**Task statement**. Please repeat the lines below exactly. Begin with the line containing "- bits in writable memories: 128" and go on through the line containing "-- Least setup".

────────────────────────────────────────

[src/rtl/core/srru_pkg.sv]
// Shared constants, types and state codes of the streaming RRIP replacement unit.
`timescale 1ns / 1ps

package srru_pkg;

  // Geometry of the cache and of the signature table.
  localparam int unsigned NUM_SETS    = 2048;
  localparam int unsigned NUM_WAYS    = 16;
  localparam int unsigned SIG_BITS    = 6;
  localparam int unsigned ADDR_BITS   = 48;

  localparam int unsigned SET_W       = $clog2(NUM_SETS);
  localparam int unsigned WAY_W       = $clog2(NUM_WAYS);
  localparam int unsigned SIG_ENTRIES = 1 << SIG_BITS;

  // Field widths fixed by the interface.
  localparam int unsigned SET_IN_W    = 11;
  localparam int unsigned WAY_IN_W    = 4;
  localparam int unsigned MASK_W      = 16;
  localparam int unsigned PC_W        = 48;

  // The clearing pass covers the larger of the two indexed stores.
  localparam int unsigned CLR_DEPTH   = (NUM_SETS > SIG_ENTRIES) ? NUM_SETS : SIG_ENTRIES;
  localparam int unsigned CLR_W       = (CLR_DEPTH > 1) ? $clog2(CLR_DEPTH) : 1;

  // Re-reference and counter values.
  localparam logic [1:0] RRPV_DISTANT = 2'd3;
  localparam logic [1:0] RRPV_NEAR    = 2'd0;
  localparam logic [1:0] CNT_MAX      = 2'd3;
  localparam logic [1:0] REUSE_INIT   = 2'd1;
  localparam logic [1:0] REUSE_THRESH = 2'd2;
  localparam logic [1:0] STREAM_THRESH = 2'd2;

  // Strides, in bytes, that count as streaming.
  localparam int unsigned STRIDE_NEAR = 64;
  localparam int unsigned STRIDE_FAR  = 128;

  typedef logic [NUM_WAYS-1:0][1:0]          rrpv_row_t;
  typedef logic [NUM_WAYS-1:0][SIG_BITS-1:0] sig_row_t;

  typedef struct packed {
    logic [ADDR_BITS-1:0] prev_addr;
    logic [1:0]           score;
  } hist_t;

  // Row write into the per-set memories.
  typedef struct packed {
    logic             we;
    logic [SET_W-1:0] set;
    rrpv_row_t        rrpv;
    sig_row_t         sig;
    hist_t            hist;
  } set_wr_t;

  // Single entry write into the signature reuse table.
  typedef struct packed {
    logic                we;
    logic [SIG_BITS-1:0] addr;
    logic [1:0]          data;
  } reuse_wr_t;

  // Outcome of the victim search over one set.
  typedef struct packed {
    logic [WAY_W-1:0] way;
    logic             age_we;
    rrpv_row_t        aged;
  } victim_t;

  typedef enum logic [1:0] {
    ST_CLEAR,
    ST_IDLE,
    ST_READ,
    ST_WRITE
  } state_e;

  typedef enum logic {
    OP_VICTIM = 1'b0,
    OP_UPDATE = 1'b1
  } op_e;

endpackage

[src/rtl/core/srru_reuse_table.sv]
// Signature reuse counters: one write port and two registered read ports.
`timescale 1ns / 1ps

module srru_reuse_table (
  input  logic                          clk_i,
  input  logic                          rd_en_i,
  input  logic [srru_pkg::SIG_BITS-1:0] rd_addr_a_i,
  input  logic [srru_pkg::SIG_BITS-1:0] rd_addr_b_i,
  input  srru_pkg::reuse_wr_t           wr_i,
  output logic [1:0]                    rd_data_a_o,
  output logic [1:0]                    rd_data_b_o
);
  import srru_pkg::*;

  logic [1:0] reuse_mem [SIG_ENTRIES];
  logic [1:0] rd_a_q;
  logic [1:0] rd_b_q;

  // Port A serves the evicted line's signature, port B the incoming one.
  always_ff @(posedge clk_i) begin
    if (wr_i.we) begin
      reuse_mem[wr_i.addr] <= wr_i.data;
    end
    if (rd_en_i) begin
      rd_a_q <= reuse_mem[rd_addr_a_i];
      rd_b_q <= reuse_mem[rd_addr_b_i];
    end
  end

  assign rd_data_a_o = rd_a_q;
  assign rd_data_b_o = rd_b_q;

endmodule

[config.mk]
export PLATFORM = sky130hd
export DESIGN_NAME = srru_reuse_table
export DESIGN_NICKNAME = d
export VERILOG_FILES = /design/src/rtl/core/srru_pkg.sv /design/src/rtl/core/srru_reuse_table.sv
export SDC_FILE = /design/constraint.sdc
export NUM_CORES = 1
export LEC_CHECK = 0
export BUFFER_PORTS_ARGS = -buffer_cell sky130_fd_sc_hd__clkbuf_2
export CAP_MARGIN = 15
export CORE_MARGIN = 2
export CORE_UTILIZATION = 30
export DETAILED_ROUTE_END_ITERATION = 10
export PLACE_DENSITY = 0.5
export SLEW_MARGIN = 0
export SYNTH_ARGS = -nofsm -noshare
export SYNTH_HDL_FRONTEND = slang
export SYNTH_SLANG_ARGS = --single-unit
[constraint.sdc]
create_clock -name clk_i -period 5.1 [get_ports clk_i]
set_input_delay 0.765 -clock clk_i [delete_from_list [all_inputs] [get_ports clk_i]]
set_output_delay 0.765 -clock clk_i [all_outputs]
set_load 0.05 [all_outputs]
-- Word level (Yosys, flattened, before mapping)
Memories as Yosys holds them, arrays and structs flattened. A register that Yosys moved wholly into a read port is not among the register bits.
Cells that the tools add are included.
- add/subtract/negate cells: 0
- $mul: 0
- div/mod/pow operators: 0
- magnitude comparators: 0
- equality and inequality tests: 0
- shift-type cells: 0
- multiplexer cells: 2
- bitwise gates (word level): 0
- reduce and logical (&&, ||, !) cells: 0
- operator list (cell ; count):
    $mux 1 ; 2
- bits in registers: 0
- bits in latches: 0
- bits in writable memories: 128
- memory bits (read-only): 0
- input bits: 23
- output and inout port bits: 4
- logic and storage cells: 3
- memories: 1
- memory list (name ; depth ; width ; rd ports ; clocked after Yosys merged registers in ; wr ports ; RTL line ; source):
    reuse_mem ; 64 ; 2 ; 2 ; 2 ; 1 ; srru_reuse_table.sv:15 ; logic [1:0] reuse_mem [SIG_ENTRIES];

-- Logic depth before layout (Yosys ltp)
Gate-level depths: netlist of the first run.
- word-level depth: 2
- depth in mapped cells: 8
- gate-level depth less buffers: 5

-- Least setup slack after synthesis of the first run
OpenSTA, ideal clock, no wires.
- kind: input port to flip-flop
- start point: in rd_addr_a_i[0] (netlist name)
- end point: reg rd_a_q[0] (netlist: rd_data_a_o[0]), read port of reuse_mem, data pin
- library setup time: 0.256 ns
- arrival time: 2.135 ns
- data required time: 4.844 ns
- setup slack: 2.708 ns
- stages: 7
- cell sequence: buf_6 -> buf_12 -> buf_6 -> mux4_2 -> o221ai_1 -> o21ai_0 -> a22o_1
- RTL lines (item ; RTL line ; source):
    from (decl) ; srru_reuse_table.sv:7 ; input logic [srru_pkg::SIG_BITS-1:0] rd_addr_a_i,
    to (decl) ; srru_reuse_table.sv:16 ; logic [1:0] rd_a_q;

==> results.py, run 1 <==
metrics = {
    "timing": {
        "hold_viol": 0,
        "fin_crit_sh_pct": 56.7,
        "slew_headroom_pct": 39.5,
        "setup_tns_ns": 0,
        "postLayoutSetupSlackWorst_ns": 2.21,
        "rsz0062_at_grt": "false",
        "fmax_mhz": 346,
        "maxSlewViolCount": 0,
        "setup_viol": 0,
        "fin_skew_ns": 0.0106,
        "min_period_ns": 2.89,
        "tightest_slew_ns": 0.907,
    },
    "routing": {
        "routed_wl_um": 17300,
        "route.vias.total": 4016,
        "vias_per_cell": 5.55,
        "route.detailed.drc": 0,
        "drt_iter0_markers": 400,
        "dr.pass1.iters": 4,
        "drt-wirelength-per-cell_um": 24.0,
        "postRouteAntennaNets": 0,
    },
    "cts": {
        "cts_num_sinks": 132,
        "clk_pin_slew_worst_paths_ns": 0.06,
        "htreeDepth": 4,
        "clk_latency_ns": 0.43,
        "hold_buffers": 0,
        "clockBufferDepth": 2,
        "cts-root-buf": "clkbuf_16",
        "cts_setup_buffers": 0,
        "cts_made_buffers": 17,
        "cts_tree": "built",
        "cts_resized": 0,
    },
    "finish": {
        "syn_to_final_growth_pct": 14.2,
        "n_antenna_cell": 0,
        "drive_above_1_share_pct": 26.2,
        "fin_nets": 453,
        "final.fill_count": 2067,
        "fin_area_um2": 7530,
    },
    "synth": {
        "ys_top_cells_by_area": "edfxtp_1, mux4_2, mux4_1",
        "netlist_area_um2": 6600,
        "synth_fp_nets": 430,
        "async_reset_ff_share_pct": 0,
        "synth_ff_type": "edfxtp_1",
        "synth_cell_type_count": 42,
        "ys_seq_area_share_pct": 60.1,
        "netlist_instances": 407,
        "ys_seq_elements": 132,
        "synth.top_cell.area_share_pct": 60.1,
        "synth_top_area_cell": "edfxtp_1",
        "synth_edf_count": 132,
        "yosysWarnings": 0,
        "syn_avg_cell_area_um2": 16.2,
    },
    "power_and_ir_drop": {
        "sw_frac_of_total_pct": 24.0,
        "pwr-share-clk_pct": 46.5,
        "power_leakage_nw": 2.37,
        "design_power_total_w": 0.00266,
        "p_per_area_nw_per_um2": 353,
        "p_int_w": 0.00202,
        "p_switching_w": 0.000638,
        "max-vdd-ir-drop_mv": 0.247,
        "p_comb_share_pct": 7.9,
        "seqPwrFrac_pct": 45.6,
    },
    "floorplanning": {
        "die_x_um": 152,
        "initial_core_util_pct": 30.4,
        "dieArea_um2": 23200,
        "rows": 54,
        "die_y_um": 152,
        "boundaryPins": 27,
        "core_um2": 21700,
    },
    "grt": {
        "grt_pass1_wl_um": 26300,
        "grt_max_degree": 65,
        "grt_pass1_vias": 4103,
        "grt_usage_pct": 15.4,
        "grt_overflow": 0,
        "antenna_found_initial": 0,
    },
    "setup_path": {
        "worst-path-buf-inv": 2,
        "cp_top_family": "buffers and inverters",
        "crit_type": "in -> reg",
        "crit_required_ns": 5.27,
        "crit_chain": "clkbuf_2 > buf_4 > mux4_1 > mux2_2 > o21ai_0 > a31oi_1 > a22o_1",
        "rrSetupSlack_ns": 3.03,
        "r2r_end": "rd_data_a_o[0]",
        "cpPeakStageDelay_ns": 0.64,
        "critPathCaptureType": "register",
        "slowest_stage": "clkbuf_2",
        "reg2reg_from": "reuse_mem[0][0]",
        "arrival_ns": 3.06,
        "worst-path-max-fanout": 23,
        "r2r_cells": 5,
        "cp-start-kind": "primary input",
    },
    "placed_design": {
        "place_congestion": 0.818,
        "dp_hpwl_um": 11700,
        "portBuffers": 26,
        "placed_cell_area_um2": 6940,
        "preCtsSetupSlack_ns": 1.72,
    },
    "hold_path": {
        "hp-start": "rd_en_i",
        "hp-class": "in -> reg",
        "hold_depth": 1,
        "hold_path_end": "rd_data_b_o[1]",
    },
    "flow_run": {
        "maxCapViolCount": 0,
    },
    "run_status": {
        "outcome": "finished, final reports clean",
    },
}
power groups by stage:
stage / Combinational, W / Sequential (W) / Clock (W)
floorplan: 0.000131 / 0.00124 / 0
global placement: 0.000212 / 0.00123 / 0
detailed placement: 0.000213 / 0.00123 / 0
CTS: 0.000213 / 0.00121 / 0.00125
global route: 0.000229 / 0.00121 / 0.00130
finish: 0.000211 / 0.00121 / 0.00123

────────────────────────────────────────

**Output below**.
- bits in writable memories: 128
- memory bits (read-only): 0
- input bits: 23
- output and inout port bits: 4
- logic and storage cells: 3
- memories: 1
- memory list (name ; depth ; width ; rd ports ; clocked after Yosys merged registers in ; wr ports ; RTL line ; source):
    reuse_mem ; 64 ; 2 ; 2 ; 2 ; 1 ; srru_reuse_table.sv:15 ; logic [1:0] reuse_mem [SIG_ENTRIES];

-- Logic depth before layout (Yosys ltp)
Gate-level depths: netlist of the first run.
- word-level depth: 2
- depth in mapped cells: 8
- gate-level depth less buffers: 5

-- Least setup slack after synthesis of the first run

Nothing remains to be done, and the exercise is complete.